■ Exercise brief ■
Copy the data below exactly.

■ Data for processing ■
<file path="config.mk">
export PLATFORM = sky130hd
export DESIGN_NAME = fetch_unit
export DESIGN_NICKNAME = d
export VERILOG_FILES = /design/src/rtl/riscv_pkg.sv /design/src/rtl/fetch_fifo.sv /design/src/rtl/fetch_unit.sv
export SDC_FILE = /design/constraint.sdc
export NUM_CORES = 1
export LEC_CHECK = 0
export ABC_AREA = 1
export CORE_MARGIN = 5
export CORE_UTILIZATION = 55
export DETAILED_ROUTE_END_ITERATION = 8
export GPL_ROUTABILITY_DRIVEN = 0
export PLACE_DENSITY = 0.75
export SKIP_LAST_GASP = 1
export SYNTH_ARGS = -nofsm -noshare
export SYNTH_HDL_FRONTEND = slang
export SYNTH_SLANG_ARGS = --single-unit
</file>
<file path="constraint.sdc">
create_clock -name clk -period 6.9 [get_ports clk]
set_input_delay 1.38 -clock clk [delete_from_list [all_inputs] [get_ports clk]]
set_output_delay 1.38 -clock clk [all_outputs]
set_load 0.05 [all_outputs]
</file>
<file path="src/rtl/riscv_pkg.sv">
// rtl/riscv_pkg.sv - shared fetch-stage types and defaults
package riscv_pkg;
  localparam int XLEN = 32;
  localparam logic [XLEN-1:0] DEFAULT_RESET_PC = 32'h0000_0000;

  typedef enum logic {
    FETCH = 1'b0,
    DRAIN = 1'b1
  } fetch_state_t;
endpackage

</file>
<file path="src/rtl/fetch_fifo.sv">
// rtl/fetch_fifo.sv - synchronous FIFO with flush, used for instruction and PC-tag queues
module fetch_fifo #(
  parameter int WIDTH = 32,
  parameter int DEPTH = 4
) (
  input  logic                     clk,
  input  logic                     rst,
  input  logic                     flush,
  input  logic                     push,
  input  logic [WIDTH-1:0]         push_data,
  input  logic                     pop,
  output logic [WIDTH-1:0]         head,
  output logic                     empty,
  output logic                     full,
  output logic [$clog2(DEPTH):0]   count
);
  localparam int AW = $clog2(DEPTH);

  logic [WIDTH-1:0] mem [DEPTH];
  logic [AW-1:0]    wr_ptr;
  logic [AW-1:0]    rd_ptr;
  logic             do_push;
  logic             do_pop;

  // A pop frees a slot in the same cycle, so a full queue can still accept a push.
  assign do_pop  = pop && !empty;
  assign do_push = push && (!full || do_pop);
  assign empty   = (count == '0);
  assign full    = (count == (AW+1)'(DEPTH));
  assign head    = mem[rd_ptr];

  always_ff @(posedge clk) begin
    if (rst || flush) begin
      wr_ptr <= '0;
      rd_ptr <= '0;
      count  <= '0;
    end else begin
      if (do_push) wr_ptr <= wr_ptr + AW'(1);
      if (do_pop)  rd_ptr <= rd_ptr + AW'(1);
      if (do_push && !do_pop)      count <= count + (AW+1)'(1);
      else if (!do_push && do_pop) count <= count - (AW+1)'(1);
    end
  end

  always_ff @(posedge clk) begin
    if (do_push) mem[wr_ptr] <= push_data;
  end
endmodule

</file>
<file path="src/rtl/fetch_unit.sv">
// rtl/fetch_unit.sv - credit-based instruction fetch with redirect flush and stale-response drain
module fetch_unit #(
  parameter int              XLEN     = riscv_pkg::XLEN,
  parameter int              DEPTH    = 4,
  parameter logic [XLEN-1:0] RESET_PC = riscv_pkg::DEFAULT_RESET_PC
) (
  input  logic            clk,
  input  logic            rst,
  output logic            imem_req_valid,
  output logic [XLEN-1:0] imem_req_addr,
  input  logic            imem_req_ready,
  input  logic            imem_rsp_valid,
  input  logic [XLEN-1:0] imem_rsp_data,
  input  logic            redirect_en,
  input  logic [XLEN-1:0] redirect_pc,
  output logic            out_valid,
  input  logic            out_ready,
  output logic [XLEN-1:0] out_instr,
  output logic [XLEN-1:0] out_pc
);
  import riscv_pkg::*;

  localparam int CW = $clog2(DEPTH) + 1;

  fetch_state_t      state, state_next;
  logic [XLEN-1:0]   pc;
  logic [CW-1:0]     outstanding, out_next;
  logic [CW-1:0]     drop_count, drop_next;
  logic [CW-1:0]     occupancy, tag_count;
  logic              credit_ok, req_fire, rsp_ok, rsp_keep, q_pop;
  logic              q_empty, q_full, tag_empty, tag_full;
  logic [XLEN-1:0]   tag_head;
  logic [2*XLEN-1:0] q_head;

  assign imem_req_addr = pc;
  assign credit_ok = ({1'b0, occupancy} + {1'b0, outstanding}) < (CW+1)'(DEPTH);
  assign req_fire  = imem_req_valid && imem_req_ready;
  // Responses with nothing outstanding are protocol errors and are ignored.
  assign rsp_ok    = imem_rsp_valid && (outstanding != '0);
  assign rsp_keep  = rsp_ok && (state == FETCH) && !redirect_en;
  assign out_valid = !rst && !q_empty && !redirect_en;
  assign q_pop     = out_valid && out_ready;
  assign out_instr = out_valid ? q_head[XLEN-1:0] : '0;
  assign out_pc    = out_valid ? q_head[2*XLEN-1:XLEN] : '0;

  always_comb begin
    out_next = outstanding;
    if (req_fire && !rsp_ok)      out_next = outstanding + CW'(1);
    else if (!req_fire && rsp_ok) out_next = outstanding - CW'(1);
  end

  always_comb begin
    state_next     = state;
    drop_next      = drop_count;
    imem_req_valid = !rst && (state == FETCH) && !redirect_en && credit_ok;
    if (redirect_en) begin
      drop_next  = out_next;
      state_next = (out_next != '0) ? DRAIN : FETCH;
    end else if (state == DRAIN && rsp_ok) begin
      drop_next = drop_count - CW'(1);
      if (drop_count == CW'(1)) state_next = FETCH;
    end
  end

  always_ff @(posedge clk) begin
    if (rst) state <= FETCH;
    else     state <= state_next;
  end

  always_ff @(posedge clk) begin
    if (rst) begin
      pc          <= RESET_PC;
      outstanding <= '0;
      drop_count  <= '0;
    end else begin
      outstanding <= out_next;
      drop_count  <= drop_next;
      if (redirect_en)   pc <= redirect_pc & ~(XLEN'(3));
      else if (req_fire) pc <= pc + XLEN'(4);
    end
  end

  fetch_fifo #(.WIDTH(XLEN), .DEPTH(DEPTH)) u_tag (
    .clk(clk), .rst(rst), .flush(redirect_en),
    .push(req_fire), .push_data(pc),
    .pop(rsp_keep), .head(tag_head),
    .empty(tag_empty), .full(tag_full), .count(tag_count)
  );

  fetch_fifo #(.WIDTH(2*XLEN), .DEPTH(DEPTH)) u_queue (
    .clk(clk), .rst(rst), .flush(redirect_en),
    .push(rsp_keep), .push_data({tag_head, imem_rsp_data}),
    .pop(q_pop), .head(q_head),
    .empty(q_empty), .full(q_full), .count(occupancy)
  );

  a_rsp_without_req: assert property (@(posedge clk) disable iff (rst)
    !(imem_rsp_valid && outstanding == '0));
  a_no_overflow: assert property (@(posedge clk) disable iff (rst)
    !(rsp_keep && q_full && !q_pop) && !(req_fire && tag_full));
  a_tag_tracks: assert property (@(posedge clk) disable iff (rst)
    (state == FETCH) |-> (tag_count == outstanding && (!rsp_keep || !tag_empty)));
endmodule

</file>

■ Answer for the task ■
<file path="config.mk">
export PLATFORM = sky130hd
export DESIGN_NAME = fetch_unit
export DESIGN_NICKNAME = d
export VERILOG_FILES = /design/src/rtl/riscv_pkg.sv /design/src/rtl/fetch_fifo.sv /design/src/rtl/fetch_unit.sv
export SDC_FILE = /design/constraint.sdc
export NUM_CORES = 1
export LEC_CHECK = 0
export ABC_AREA = 1
export CORE_MARGIN = 5
export CORE_UTILIZATION = 55
export DETAILED_ROUTE_END_ITERATION = 8
export GPL_ROUTABILITY_DRIVEN = 0
export PLACE_DENSITY = 0.75
export SKIP_LAST_GASP = 1
export SYNTH_ARGS = -nofsm -noshare
export SYNTH_HDL_FRONTEND = slang
export SYNTH_SLANG_ARGS = --single-unit
</file>
<file path="constraint.sdc">
create_clock -name clk -period 6.9 [get_ports clk]
set_input_delay 1.38 -clock clk [delete_from_list [all_inputs] [get_ports clk]]
set_output_delay 1.38 -clock clk [all_outputs]
set_load 0.05 [all_outputs]
</file>
<file path="src/rtl/riscv_pkg.sv">
// rtl/riscv_pkg.sv - shared fetch-stage types and defaults
package riscv_pkg;
  localparam int XLEN = 32;
  localparam logic [XLEN-1:0] DEFAULT_RESET_PC = 32'h0000_0000;

  typedef enum logic {
    FETCH = 1'b0,
    DRAIN = 1'b1
  } fetch_state_t;
endpackage

</file>
<file path="src/rtl/fetch_fifo.sv">
// rtl/fetch_fifo.sv - synchronous FIFO with flush, used for instruction and PC-tag queues
module fetch_fifo #(
  parameter int WIDTH = 32,
  parameter int DEPTH = 4
) (
  input  logic                     clk,
  input  logic                     rst,
  input  logic                     flush,
  input  logic                     push,
  input  logic [WIDTH-1:0]         push_data,
  input  logic                     pop,
  output logic [WIDTH-1:0]         head,
  output logic                     empty,
  output logic                     full,
  output logic [$clog2(DEPTH):0]   count
);
  localparam int AW = $clog2(DEPTH);

  logic [WIDTH-1:0] mem [DEPTH];
  logic [AW-1:0]    wr_ptr;
  logic [AW-1:0]    rd_ptr;
  logic             do_push;
  logic             do_pop;

  // A pop frees a slot in the same cycle, so a full queue can still accept a push.
  assign do_pop  = pop && !empty;
  assign do_push = push && (!full || do_pop);
  assign empty   = (count == '0);
  assign full    = (count == (AW+1)'(DEPTH));
  assign head    = mem[rd_ptr];

  always_ff @(posedge clk) begin
    if (rst || flush) begin
      wr_ptr <= '0;
      rd_ptr <= '0;
      count  <= '0;
    end else begin
      if (do_push) wr_ptr <= wr_ptr + AW'(1);
      if (do_pop)  rd_ptr <= rd_ptr + AW'(1);
      if (do_push && !do_pop)      count <= count + (AW+1)'(1);
      else if (!do_push && do_pop) count <= count - (AW+1)'(1);
    end
  end

  always_ff @(posedge clk) begin
    if (do_push) mem[wr_ptr] <= push_data;
  end
endmodule

</file>
<file path="src/rtl/fetch_unit.sv">
// rtl/fetch_unit.sv - credit-based instruction fetch with redirect flush and stale-response drain
module fetch_unit #(
  parameter int              XLEN     = riscv_pkg::XLEN,
  parameter int              DEPTH    = 4,
  parameter logic [XLEN-1:0] RESET_PC = riscv_pkg::DEFAULT_RESET_PC
) (
  input  logic            clk,
  input  logic            rst,
  output logic            imem_req_valid,
  output logic [XLEN-1:0] imem_req_addr,
  input  logic            imem_req_ready,
  input  logic            imem_rsp_valid,
  input  logic [XLEN-1:0] imem_rsp_data,
  input  logic            redirect_en,
  input  logic [XLEN-1:0] redirect_pc,
  output logic            out_valid,
  input  logic            out_ready,
  output logic [XLEN-1:0] out_instr,
  output logic [XLEN-1:0] out_pc
);
  import riscv_pkg::*;

  localparam int CW = $clog2(DEPTH) + 1;

  fetch_state_t      state, state_next;
  logic [XLEN-1:0]   pc;
  logic [CW-1:0]     outstanding, out_next;
  logic [CW-1:0]     drop_count, drop_next;
  logic [CW-1:0]     occupancy, tag_count;
  logic              credit_ok, req_fire, rsp_ok, rsp_keep, q_pop;
  logic              q_empty, q_full, tag_empty, tag_full;
  logic [XLEN-1:0]   tag_head;
  logic [2*XLEN-1:0] q_head;

  assign imem_req_addr = pc;
  assign credit_ok = ({1'b0, occupancy} + {1'b0, outstanding}) < (CW+1)'(DEPTH);
  assign req_fire  = imem_req_valid && imem_req_ready;
  // Responses with nothing outstanding are protocol errors and are ignored.
  assign rsp_ok    = imem_rsp_valid && (outstanding != '0);
  assign rsp_keep  = rsp_ok && (state == FETCH) && !redirect_en;
  assign out_valid = !rst && !q_empty && !redirect_en;
  assign q_pop     = out_valid && out_ready;
  assign out_instr = out_valid ? q_head[XLEN-1:0] : '0;
  assign out_pc    = out_valid ? q_head[2*XLEN-1:XLEN] : '0;

  always_comb begin
    out_next = outstanding;
    if (req_fire && !rsp_ok)      out_next = outstanding + CW'(1);
    else if (!req_fire && rsp_ok) out_next = outstanding - CW'(1);
  end

  always_comb begin
    state_next     = state;
    drop_next      = drop_count;
    imem_req_valid = !rst && (state == FETCH) && !redirect_en && credit_ok;
    if (redirect_en) begin
      drop_next  = out_next;
      state_next = (out_next != '0) ? DRAIN : FETCH;
    end else if (state == DRAIN && rsp_ok) begin
      drop_next = drop_count - CW'(1);
      if (drop_count == CW'(1)) state_next = FETCH;
    end
  end

  always_ff @(posedge clk) begin
    if (rst) state <= FETCH;
    else     state <= state_next;
  end

  always_ff @(posedge clk) begin
    if (rst) begin
      pc          <= RESET_PC;
      outstanding <= '0;
      drop_count  <= '0;
    end else begin
      outstanding <= out_next;
      drop_count  <= drop_next;
      if (redirect_en)   pc <= redirect_pc & ~(XLEN'(3));
      else if (req_fire) pc <= pc + XLEN'(4);
    end
  end

  fetch_fifo #(.WIDTH(XLEN), .DEPTH(DEPTH)) u_tag (
    .clk(clk), .rst(rst), .flush(redirect_en),
    .push(req_fire), .push_data(pc),
    .pop(rsp_keep), .head(tag_head),
    .empty(tag_empty), .full(tag_full), .count(tag_count)
  );

  fetch_fifo #(.WIDTH(2*XLEN), .DEPTH(DEPTH)) u_queue (
    .clk(clk), .rst(rst), .flush(redirect_en),
    .push(rsp_keep), .push_data({tag_head, imem_rsp_data}),
    .pop(q_pop), .head(q_head),
    .empty(q_empty), .full(q_full), .count(occupancy)
  );

  a_rsp_without_req: assert property (@(posedge clk) disable iff (rst)
    !(imem_rsp_valid && outstanding == '0));
  a_no_overflow: assert property (@(posedge clk) disable iff (rst)
    !(rsp_keep && q_full && !q_pop) && !(req_fire && tag_full));
  a_tag_tracks: assert property (@(posedge clk) disable iff (rst)
    (state == FETCH) |-> (tag_count == outstanding && (!rsp_keep || !tag_empty)));
endmodule

</file>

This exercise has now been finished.